I am working with an organization that creates Office 365 email accounts from the AD email field when creating a new account in AD. The account is not actually created in Office 365 until a successful Azure AD Connect sync is completed.
I want to make changes to the Office account once it is created, what is the best way to wait until a successful sync has occurred?
My first idea was to get the last sync and take the time away from 31 minutes, but if the sync fails the account will not be created.
Actually not. You may (re-)read the help for try-catch. To work properly you need a terminating error. If the cmdlet you’re about to use does not throw a terminating error by default you have to force it with -ErrorAction Stop.
Regardless of that - instead of asking if something’s going to work, why don’t you just try it? Since you’re using only a “get” cmdlet you cannot break something!?
You’re quite right. Pretty limited on what I have access to atm. After making that post, I did drum up a quick example with a local user and was scratching my head why it wasn’t work. I added -ErrorAction:Stop and voila. Thank you for your help. I am going to go ahead and run with the below unless you have any further suggestions.

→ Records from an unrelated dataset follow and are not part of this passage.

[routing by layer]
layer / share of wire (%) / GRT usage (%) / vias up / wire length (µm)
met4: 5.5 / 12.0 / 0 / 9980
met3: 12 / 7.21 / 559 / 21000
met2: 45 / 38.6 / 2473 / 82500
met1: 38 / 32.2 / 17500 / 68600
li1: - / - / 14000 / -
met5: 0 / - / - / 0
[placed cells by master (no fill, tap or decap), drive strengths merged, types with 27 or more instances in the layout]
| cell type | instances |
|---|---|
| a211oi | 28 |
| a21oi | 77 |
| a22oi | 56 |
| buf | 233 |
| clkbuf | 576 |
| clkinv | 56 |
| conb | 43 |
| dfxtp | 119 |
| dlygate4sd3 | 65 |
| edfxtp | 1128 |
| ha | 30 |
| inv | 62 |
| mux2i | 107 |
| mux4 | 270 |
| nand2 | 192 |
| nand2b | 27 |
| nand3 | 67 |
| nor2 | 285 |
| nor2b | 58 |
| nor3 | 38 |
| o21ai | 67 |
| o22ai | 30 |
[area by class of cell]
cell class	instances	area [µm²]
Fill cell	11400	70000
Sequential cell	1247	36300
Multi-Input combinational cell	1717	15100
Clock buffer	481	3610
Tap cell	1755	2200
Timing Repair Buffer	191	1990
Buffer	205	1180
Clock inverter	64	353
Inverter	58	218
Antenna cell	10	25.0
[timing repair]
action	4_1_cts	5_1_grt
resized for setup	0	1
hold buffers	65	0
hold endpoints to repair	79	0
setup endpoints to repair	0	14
<file path="config.mk">
export PLATFORM = sky130hd
export DESIGN_NAME = rtd_clock_ctrl
export DESIGN_NICKNAME = d
export VERILOG_FILES = /design/src/verilog/rtd_pkg.sv /design/src/verilog/rtd_clock_ctrl.sv /design/src/verilog/rtd_lfsr.sv /design/src/verilog/rtd_sync.sv
export SDC_FILE = /design/constraint.sdc
export NUM_CORES = 1
export LEC_CHECK = 0
export ABC_AREA = 1
export BUFFER_PORTS_ARGS = -buffer_cell sky130_fd_sc_hd__buf_2
export CAP_MARGIN = 20
export CORE_ASPECT_RATIO = 0.7
export CORE_MARGIN = 2
export CORE_UTILIZATION = 45
export CTS_CLUSTER_SIZE = 30
export DETAILED_ROUTE_END_ITERATION = 8
export HOLD_SLACK_MARGIN = 0.08
export PLACE_DENSITY = 0.69
export SYNTH_ARGS = -nofsm -noshare
export SYNTH_HDL_FRONTEND = slang
export SYNTH_HIERARCHICAL = 1
export SYNTH_SLANG_ARGS = --single-unit
</file>
<file path="constraint.sdc">
create_clock -name sys_clk -period 2.1 [get_ports sys_clk]
set_clock_uncertainty 0.1 [all_clocks]
set_input_delay 0 -clock sys_clk [delete_from_list [all_inputs] [get_ports sys_clk]]
set_output_delay 0 -clock sys_clk [all_outputs]
set_load 0.02 [all_outputs]
</file>
<file path="src/verilog/rtd_pkg.sv">
// Package of constants and types for the RC tune dither and fail-safe clock block
// What this block does
// - Sequence mode steps eight tune values, one every eight rollovers
// - Sequence and random dither off: base tune field alone drives tune
// - 4-bit eight-way mux, rollover bits 5:3 select
// - Random dither uses 15-bit XOR-feedback shift register
// - Random mode applies shift register low four bits
// - Random dither only while its enable bit set
// - Shift register steps when rollover bit 3 toggles
// - Monitor on and failure: trap, move to fast RC
// - Clock fail flag, control bit 3, set on failure
// - Watchdog keeps running on low-power RC clock
// - Timer expiry before oscillator runs counts as failure
// - Failure order: load fast RC, set flag, clear enable
// - Switch only between groups, never within one
// - Primary group source picked by group config field
// - Config field 1x disables switching and monitor
// - Switching off: config selects, current field mirrors
// - Tune taken from register a or b by rollover bits 5:3
package rtd_pkg;
    localparam logic [7:0] ADR_OSC_CTRL = 8'h00;
    localparam logic [7:0] ADR_TUNE_A = 8'h04;
    localparam logic [7:0] ADR_TUNE_B = 8'h08;
    localparam logic [7:0] ADR_STATUS = 8'h0C;
    localparam int REG_W = 16;
    localparam int CURRENT_OSC_FIELD_LSB = 12;
    localparam int NGRP_BIT = 8;
    localparam int CF_BIT = 3;
    localparam int PSEUDO_RANDOM_DITHER_BIT = 2;
    localparam int TSEQ_BIT = 1;
    localparam int OSC_SWITCH_ENABLE_BIT = 0;
    localparam int STAT_LFSR_LSB = 4;
    localparam int TUNE_W = 4;
    localparam int SEQ_STEPS = 8;
    localparam int ROLL_W = 6;
    localparam int ROLL_SEL_LSB = 3;
    localparam int LFSR_W = 15;
    localparam int LFSR_TAP_A = 14;
    localparam int LFSR_TAP_B = 13;
    localparam logic [14:0] LFSR_SEED = 15'h0001;
    localparam logic [15:0] TUNE_A_RST = 16'h0000;
    localparam logic [15:0] TUNE_B_RST = 16'h0000;
    localparam logic [2:0] OSC_FRC = 3'h0;
    localparam logic [2:0] OSC_FRC_PLL = 3'h1;
    localparam logic [2:0] OSC_PRI = 3'h2;
    localparam logic [2:0] OSC_PRI_PLL = 3'h3;
    localparam int GRP_BIT = 1;
    localparam int SWITCH_MONITOR_CONFIG_OFF_BIT = 1;
    localparam logic [1:0] SWITCH_MONITOR_CONFIG_MON_ON = 2'h0;
    localparam int SYNC_STAGES = 2;

    typedef struct packed {
        logic [1:0] switch_monitor_config;
        logic [1:0] new_osc_group_config;
        logic [1:0] primary_osc_mode_config;
    } rtd_cfg_t;

    typedef struct packed {
        logic [2:0] osc_select;
        logic [1:0] primary_mode;
        logic [3:0] frc_tune;
    } rtd_osc_out_t;
endpackage

</file>
<file path="src/verilog/rtd_clock_ctrl.sv">
// Tune dither, clock switch and fail-safe monitor with Wishbone registers
//
// Local design decisions: the register addresses and the Wishbone register port.
`timescale 1ns/1ps
module rtd_clock_ctrl (
    input wire logic sys_clk,
    input wire logic rst_n,
    input wire logic wb_cyc_i,
    input wire logic wb_stb_i,
    input wire logic wb_we_i,
    input wire logic [7:0] wb_adr_i,
    input wire logic [31:0] wb_dat_i,
    input wire logic [3:0] wb_sel_i,
    output logic [31:0] wb_dat_o,
    output logic wb_ack_o,
    input wire rtd_pkg::rtd_cfg_t cfg,
    input wire logic [5:0] rollover_count,
    input wire logic osc_fail_detect,
    input wire logic osc_running,
    input wire logic power_up_timer_expired,
    output rtd_pkg::rtd_osc_out_t osc_out,
    output logic clock_fail_trap,
    output logic low_power_rc_wdt_run
);
    typedef enum logic [2:0] {
        ST_IDLE = 3'b000,
        ST_WAIT = 3'b001,
        ST_SWAP = 3'b010,
        ST_FAIL_CURRENT_OSC_FIELD = 3'b011,
        ST_FAIL_FLAG = 3'b100,
        ST_FAIL_CLR = 3'b101
    } rtd_state_t;

    rtd_state_t state;
    rtd_state_t next_state;

    logic [15:0] tune_register_a;
    logic [15:0] tune_register_b;
    logic [2:0] current_osc_field;
    logic [2:0] target_osc;
    logic new_group_primary;
    logic clock_fail_flag;
    logic random_dither_enable;
    logic tune_sequence_enable;
    logic osc_switch_enable;
    logic init_done;
    logic roll3_prev;
    logic lfsr_step;
    logic [14:0] lfsr_state;
    logic [3:0] next_tune;
    logic [3:0] seq_field [rtd_pkg::SEQ_STEPS];
    logic [2:0] roll_sel;
    logic [2:0] direct_osc;
    logic [2:0] primary_osc;
    logic switch_allowed;
    logic monitor_on;
    logic fail_cause;
    logic [1:0] sync_out;
    logic osc_fail_s;
    logic osc_running_s;
    logic bus_req;
    logic bus_wr;
    logic [15:0] wmask;
    logic [31:0] next_rdata;
    logic [2:0] applied_osc;
    logic [1:0] applied_mode;
    logic [3:0] applied_tune;

    // Tune field layout is fixed at four fields per register
    if (rtd_pkg::SEQ_STEPS != 8 || rtd_pkg::TUNE_W * 4 != rtd_pkg::REG_W
        || rtd_pkg::ROLL_SEL_LSB + 3 > rtd_pkg::ROLL_W) begin : g_chk
        $error("rtd_clock_ctrl needs eight 4-bit tune fields and rollover bits 5:3");
    end

    // Pin-level inputs from the oscillator domain
    rtd_sync #(
        .W(2)
    ) u_sync (
        .sys_clk(sys_clk),
        .rst_n(rst_n),
        .async_in({osc_fail_detect, osc_running}),
        .sync_out(sync_out)
    );

    assign osc_fail_s = sync_out[1];
    assign osc_running_s = sync_out[0];

    // Configuration decode
    assign switch_allowed = ~cfg.switch_monitor_config[rtd_pkg::SWITCH_MONITOR_CONFIG_OFF_BIT];
    assign monitor_on = cfg.switch_monitor_config == rtd_pkg::SWITCH_MONITOR_CONFIG_MON_ON;
    assign direct_osc = {1'b0, cfg.new_osc_group_config};
    assign primary_osc = {1'b0, 1'b1, cfg.new_osc_group_config[0]};
    assign target_osc = new_group_primary ? primary_osc : rtd_pkg::OSC_FRC;

    // Primary source lost, or still not running when the power-up timer ends
    assign fail_cause = monitor_on && current_osc_field[rtd_pkg::GRP_BIT]
        && (osc_fail_s || (power_up_timer_expired && !osc_running_s));

    // Wishbone decode
    assign bus_req = wb_cyc_i && wb_stb_i && !wb_ack_o;
    assign bus_wr = bus_req && wb_we_i;
    assign wmask = {{8{wb_sel_i[1]}}, {8{wb_sel_i[0]}}};

    always_ff @(posedge sys_clk or negedge rst_n) begin
        if (!rst_n) begin
            wb_ack_o <= 1'b0;
        end else begin
            wb_ack_o <= bus_req;
        end
    end

    always_comb begin
        next_rdata = 32'h0000_0000;
        case (wb_adr_i)
            rtd_pkg::ADR_OSC_CTRL: begin
                next_rdata[rtd_pkg::CURRENT_OSC_FIELD_LSB +: 3] = current_osc_field;
                next_rdata[rtd_pkg::NGRP_BIT] = new_group_primary;
                next_rdata[rtd_pkg::CF_BIT] = clock_fail_flag;
                next_rdata[rtd_pkg::PSEUDO_RANDOM_DITHER_BIT] = random_dither_enable;
                next_rdata[rtd_pkg::TSEQ_BIT] = tune_sequence_enable;
                next_rdata[rtd_pkg::OSC_SWITCH_ENABLE_BIT] = osc_switch_enable;
            end
            rtd_pkg::ADR_TUNE_A: begin
                next_rdata[15:0] = tune_register_a;
            end
            rtd_pkg::ADR_TUNE_B: begin
                next_rdata[15:0] = tune_register_b;
            end
            rtd_pkg::ADR_STATUS: begin
                next_rdata[3:0] = osc_out.frc_tune;
                next_rdata[rtd_pkg::STAT_LFSR_LSB +: 15] = lfsr_state;
            end
            default: begin
                next_rdata = 32'h0000_0000;
            end
        endcase
    end

    always_ff @(posedge sys_clk or negedge rst_n) begin
        if (!rst_n) begin
            wb_dat_o <= 32'h0000_0000;
        end else if (bus_req && !wb_we_i) begin
            wb_dat_o <= next_rdata;
        end
    end

    // Tune registers
    always_ff @(posedge sys_clk or negedge rst_n) begin
        if (!rst_n) begin
            tune_register_a <= rtd_pkg::TUNE_A_RST;
            tune_register_b <= rtd_pkg::TUNE_B_RST;
        end else if (bus_wr) begin
            if (wb_adr_i == rtd_pkg::ADR_TUNE_A) begin
                tune_register_a <= (tune_register_a & ~wmask) | (wb_dat_i[15:0] & wmask);
            end
            if (wb_adr_i == rtd_pkg::ADR_TUNE_B) begin
                tune_register_b <= (tune_register_b & ~wmask) | (wb_dat_i[15:0] & wmask);
            end
        end
    end

    // Mode bits and group request
    always_ff @(posedge sys_clk or negedge rst_n) begin
        if (!rst_n) begin
            random_dither_enable <= 1'b0;
            tune_sequence_enable <= 1'b0;
            new_group_primary <= 1'b0;
        end else if (bus_wr && wb_adr_i == rtd_pkg::ADR_OSC_CTRL) begin
            if (wb_sel_i[0]) begin
                random_dither_enable <= wb_dat_i[rtd_pkg::PSEUDO_RANDOM_DITHER_BIT];
                tune_sequence_enable <= wb_dat_i[rtd_pkg::TSEQ_BIT];
            end
            if (wb_sel_i[1]) begin
                new_group_primary <= wb_dat_i[rtd_pkg::NGRP_BIT];
            end
        end
    end

    // Clock fail flag, write one to clear, hardware set wins
    always_ff @(posedge sys_clk or negedge rst_n) begin
        if (!rst_n) begin
            clock_fail_flag <= 1'b0;
        end else if (state == ST_FAIL_FLAG) begin
            clock_fail_flag <= 1'b1;
        end else if (bus_wr && wb_adr_i == rtd_pkg::ADR_OSC_CTRL && wb_sel_i[0]
                     && wb_dat_i[rtd_pkg::CF_BIT]) begin
            clock_fail_flag <= 1'b0;
        end
    end

    // Switch enable, hardware clear wins over a software write
    always_ff @(posedge sys_clk or negedge rst_n) begin
        if (!rst_n) begin
            osc_switch_enable <= 1'b0;
        end else if (state == ST_FAIL_CLR || state == ST_SWAP || !switch_allowed) begin
            osc_switch_enable <= 1'b0;
        end else if (bus_wr && wb_adr_i == rtd_pkg::ADR_OSC_CTRL && wb_sel_i[0]) begin
            osc_switch_enable <= wb_dat_i[rtd_pkg::OSC_SWITCH_ENABLE_BIT];
        end
    end

    // Switch and failure sequencer
    always_comb begin
        next_state = state;
        case (state)
            ST_IDLE: begin
                if (fail_cause) begin
                    next_state = ST_FAIL_CURRENT_OSC_FIELD;
                end else if (switch_allowed && osc_switch_enable) begin
                    if (target_osc[rtd_pkg::GRP_BIT] == current_osc_field[rtd_pkg::GRP_BIT]) begin
                        next_state = ST_SWAP;
                    end else if (new_group_primary) begin
                        next_state = ST_WAIT;
                    end else begin
                        next_state = ST_SWAP;
                    end
                end
            end
            ST_WAIT: begin
                if (!osc_switch_enable || !switch_allowed) begin
                    next_state = ST_IDLE;
                end else if (osc_running_s) begin
                    next_state = ST_SWAP;
                end
            end
            ST_SWAP: begin
                next_state = ST_IDLE;
            end
            ST_FAIL_CURRENT_OSC_FIELD: begin
                next_state = ST_FAIL_FLAG;
            end
            ST_FAIL_FLAG: begin
                next_state = ST_FAIL_CLR;
            end
            ST_FAIL_CLR: begin
                next_state = ST_IDLE;
            end
            default: begin
                next_state = ST_IDLE;
            end
        endcase
    end

    always_ff @(posedge sys_clk or negedge rst_n) begin
        if (!rst_n) begin
            state <= ST_IDLE;
        end else begin
            state <= next_state;
        end
    end

    // Current oscillator field, loaded from configuration after reset release
    always_ff @(posedge sys_clk or negedge rst_n) begin
        if (!rst_n) begin
            init_done <= 1'b0;
            current_osc_field <= rtd_pkg::OSC_FRC;
        end else begin
            init_done <= 1'b1;
            if (!init_done || !switch_allowed) begin
                current_osc_field <= direct_osc;
            end else if (state == ST_FAIL_CURRENT_OSC_FIELD) begin
                current_osc_field <= rtd_pkg::OSC_FRC;
            end else if (state == ST_SWAP
                         && target_osc[rtd_pkg::GRP_BIT] != current_osc_field[rtd_pkg::GRP_BIT]) begin
                current_osc_field <= target_osc;
            end
        end
    end

    // Trap pulse once the sequence is complete
    always_ff @(posedge sys_clk or negedge rst_n) begin
        if (!rst_n) begin
            clock_fail_trap <= 1'b0;
        end else begin
            clock_fail_trap <= state == ST_FAIL_CLR;
        end
    end

    // Watchdog clock is kept out of every failure path
    always_ff @(posedge sys_clk or negedge rst_n) begin
        if (!rst_n) begin
            low_power_rc_wdt_run <= 1'b0;
        end else begin
            low_power_rc_wdt_run <= 1'b1;
        end
    end

    // Oscillator selection outputs
    always_ff @(posedge sys_clk or negedge rst_n) begin
        if (!rst_n) begin
            applied_osc <= rtd_pkg::OSC_FRC;
            applied_mode <= 2'h0;
        end else begin
            applied_osc <= switch_allowed ? current_osc_field : direct_osc;
            applied_mode <= cfg.primary_osc_mode_config;
        end
    end

    // Pseudo-random dither steps on every change of rollover bit 3
    always_ff @(posedge sys_clk or negedge rst_n) begin
        if (!rst_n) begin
            roll3_prev <= 1'b0;
        end else begin
            roll3_prev <= rollover_count[rtd_pkg::ROLL_SEL_LSB];
        end
    end

    assign lfsr_step = random_dither_enable
        && (rollover_count[rtd_pkg::ROLL_SEL_LSB] != roll3_prev);

    rtd_lfsr #(
        .W(rtd_pkg::LFSR_W)
    ) u_lfsr (
        .sys_clk(sys_clk),
        .rst_n(rst_n),
        .step(lfsr_step),
        .state(lfsr_state)
    );

    // Sequence fields: base tune first, then seven sequence values across both registers
    for (genvar i = 0; i < rtd_pkg::SEQ_STEPS; i++) begin : g_seq
        if (i < 4) begin : g_a
            assign seq_field[i] = tune_register_a[i*rtd_pkg::TUNE_W +: rtd_pkg::TUNE_W];
        end else begin : g_b
            assign seq_field[i] = tune_register_b[(i-4)*rtd_pkg::TUNE_W +: rtd_pkg::TUNE_W];
        end
    end

    // Rollover counter bits 5:3 steer the eight-way mux
    assign roll_sel = rollover_count[rtd_pkg::ROLL_SEL_LSB +: 3];

    always_comb begin
        next_tune = seq_field[0];
        if (random_dither_enable) begin
            next_tune = lfsr_state[rtd_pkg::TUNE_W-1:0];
        end else if (tune_sequence_enable) begin
            next_tune = seq_field[roll_sel];
        end
    end

    always_ff @(posedge sys_clk or negedge rst_n) begin
        if (!rst_n) begin
            applied_tune <= 4'h0;
        end else begin
            applied_tune <= next_tune;
        end
    end

    // One driver for the whole output bundle
    assign osc_out = {applied_osc, applied_mode, applied_tune};
endmodule // rtd_clock_ctrl

</file>
<file path="src/verilog/rtd_lfsr.sv">
// Fifteen-bit Fibonacci shift register for pseudo-random tune dither
`timescale 1ns/1ps
module rtd_lfsr #(
    parameter int W = rtd_pkg::LFSR_W
) (
    input wire logic sys_clk,
    input wire logic rst_n,
    input wire logic step,
    output logic [W-1:0] state
);
    logic feedback;

    if (W != rtd_pkg::LFSR_W) begin : g_chk
        $error("rtd_lfsr taps are fixed for fifteen bits");
    end

    assign feedback = state[rtd_pkg::LFSR_TAP_A] ^ state[rtd_pkg::LFSR_TAP_B];

    always_ff @(posedge sys_clk or negedge rst_n) begin
        if (!rst_n) begin
            state <= rtd_pkg::LFSR_SEED;
        end else if (step) begin
            state <= {state[W-2:0], feedback};
        end
    end
endmodule // rtd_lfsr

</file>
<file path="src/verilog/rtd_sync.sv">
// Two-flop synchroniser for a vector of independent levels
`timescale 1ns/1ps
module rtd_sync #(
    parameter int W = 2
) (
    input wire logic sys_clk,
    input wire logic rst_n,
    input wire logic [W-1:0] async_in,
    output logic [W-1:0] sync_out
);
    logic [W-1:0] stage_a;

    if (W < 1) begin : g_chk
        $error("rtd_sync needs W of at least 1");
    end

    always_ff @(posedge sys_clk or negedge rst_n) begin
        if (!rst_n) begin
            stage_a <= '0;
            sync_out <= '0;
        end else begin
            stage_a <= async_in;
            sync_out <= stage_a;
        end
    end
endmodule // rtd_sync
</file>
==> flow_summary.yaml <==
power:
  switching_share_pct: 25.9
  power.internal_uw: 2920
  combPwrFrac_pct: 11.1
  power_density_nw_per_um2: 673
  peakVddDrop_mv: 0.363
  power.leakage_uw: 0.00306
  clock_network_fraction_of_total_power_pct: 41.5
  power.sequential.fraction_pct: 47.4
  total_switching_power_uw: 1020
route:
  post-route-drc-count: 0
  firstDrtPassIters: 5
  vias: 4279
  drt-wirelength-per-cell_um: 14.3
  route.antenna.remaining_nets: 0
  via_per_inst: 5.07
  detailedRoute.firstIterationViolations: 445
  routed_wirelength_um: 12100
global_route:
  pin_count_of_the_biggest_net_entering_global_routing: 49
  grt_busiest_layer: "met1"
  grt_antenna_before_repair: 0
  grt_ovf: 0
  vias_in_the_first_global_route: 4013
  grt_util_met1_pct: 33.7
  grt_util_all_layers_pct: 22.9
  grtUsageMet3_pct: 6.64
  global_route_wire_length_before_repair_um: 20100
  grt.met2_usage_pct: 33.3
synthesis:
  main_combinational_cell_family_by_area_after_synthesis: "simple AND/OR/NAND/NOR gates"
  synth_top_cell_area_share_pct: 48.5
  synthMuxAreaShare_pct: 0
  synth_cell_type_count: 32
  synth_compound_area_share_pct: 9.57
  synth-seq-area-share_pct: 49.1
  synth.top_cells.by_area: "sky130_fd_sc_hd__dfrtp_1, sky130_fd_sc_hd__nand2_1, sky130_fd_sc_hd__nand3_1, sky130_fd_sc_hd__inv_1, sky130_fd_sc_hd__o21ai_2"
  synth_cells: 592
  number_of_synthesized_flops_with_an_enable_pin: 0
  yosysWarnings: 6
  xor_xnor_fraction_of_synth_area_pct: 0.187
  synth-adder-area-share_pct: 0.533
  dominantRegCellSynth: "sky130_fd_sc_hd__dfrtp_1"
  syn-cell-area_um2: 4700
  fraction_of_the_mapped_netlist_area_in_simple_logic_gates_pct: 29.8
  synth_largest_area_cell: "sky130_fd_sc_hd__dfrtp_1"
  postSynthAreaPerCell_um2: 7.93
  ys_ff_latch: 92
  async_flop_share_pct: 100
cells_and_area:
  layout-drive-gt1-share_pct: 20.6
  area_growth_from_synthesis_to_final_layout_pct: 24.8
  finish.net_count: 773
  filler_cell_count: 949
  postLayoutCoreUtil_pct: 57.2
  diodes: 0
  finalInstanceArea_um2: 5860
floorplan:
  design.core.area_um2: 10200
  fp.dieArea_um2: 11300
  num_rows: 31
  floorplan.initialDensity_pct: 45.9
  die_y_um: 89.5
  die_w_um: 126
  ioPinCount: 108
sta:
  max-slew-margin-rel_pct: 58.9
  maximum_achievable_frequency_mhz: 499
  timing.final.ws_setup_ns: 0.0954
  finalHoldViolations: 0
  final_max_slew_viol_count: 0
  rsz0062_at_grt: "false"
  min_period_ns: 2.00
  tightest_slew_ns: 0.616
  setup-tns-final_ns: 0
  final.period_utilization_pct: 95.5
  finalHoldWorstSlack_ns: 0.0958
  setup_viol: 0
run:
  max_cap_viol_count: 0
setup_path:
  reg2reg_depth: 6
  required_ns: 2.22
  slowest_delay_ns: 0.55
  crit_path_end_kind: "flop"
  timing.setup.critical_path_class: "reg -> reg"
  setup.worst_path.start_class: "flop"
  critPathSlowestCell: "sky130_fd_sc_hd__dlygate4sd3_1"
  worst-r2r-setup-slack_ns: 0.1
  worst-path-max-fanout: 11
  timing.rr.start: "wb_ack_o"
  critical_path_arrival_ns: 2.13
  worstPathCellList: "nand3b_4 > nor2_4 > nand3_4 > nand2_2 > o21ai_2 > dlygate4sd3_1"
placement:
  detail_placement_hpwl_um: 8650
  gp_routability_congestion: 0.888
  dpl-instance-area_um2: 5110
  place_worst_setup_slack_ns: 0.443
  port_buffers: 72
outcome:
  run_status: "complete, no violations"
clock_network:
  path_clk_slew_ns: 0.06
  number_of_sinks_handled_by_clock_tree_synthesis: 92
  ctsRootBufferMaster: "sky130_fd_sc_hd__clkbuf_16"
  cts.path.max_buffers: 2
  cts.htree.levels: 3
  clock_latency_on_the_worst_skew_pair_ns: 0.34
  cts_buffers: 9
  tritoncts: "done"
worst_hold_path:
  hold_path_end: "new_group_primary"
  min-delay-path-class: "in -> reg"
  min_from: "wb_cyc_i"
  whs_path_depth: 5
[final cells by class]
type | count | area (µm²) | area share (%)
flip-flops and latches | 92 | 2300 | 39.3
multi-input cells | 406 | 1950 | 33.2
repair buffers | 124 | 863 | 14.7
inverters | 74 | 280 | 4.78
clock buffers | 9 | 225 | 3.84
well taps | 132 | 165 | 2.82
clock inverters | 7 | 75.1 | 1.28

You can run a sync yourself and then your wait time will be drastically reduced. On your ad sync server look for the command Start-AdSyncSyncCycle. The good thing about that cmdlet is you can invoke it remotely and there’s no “double hop” issue. I’d also recommend adding a timeout so your script doesn’t get stuck in the do loop in the event the sync never happens
I have no idea about your environment so I can’t say. I can say in many of my environments the worse I’ve seen is the occasional error when the sync was already in progress. I take a similar approach with multiple attempts until successful. I have a much longer timer after for waiting for the device to be available in office 365. Successful sync does not equal instantly available objects.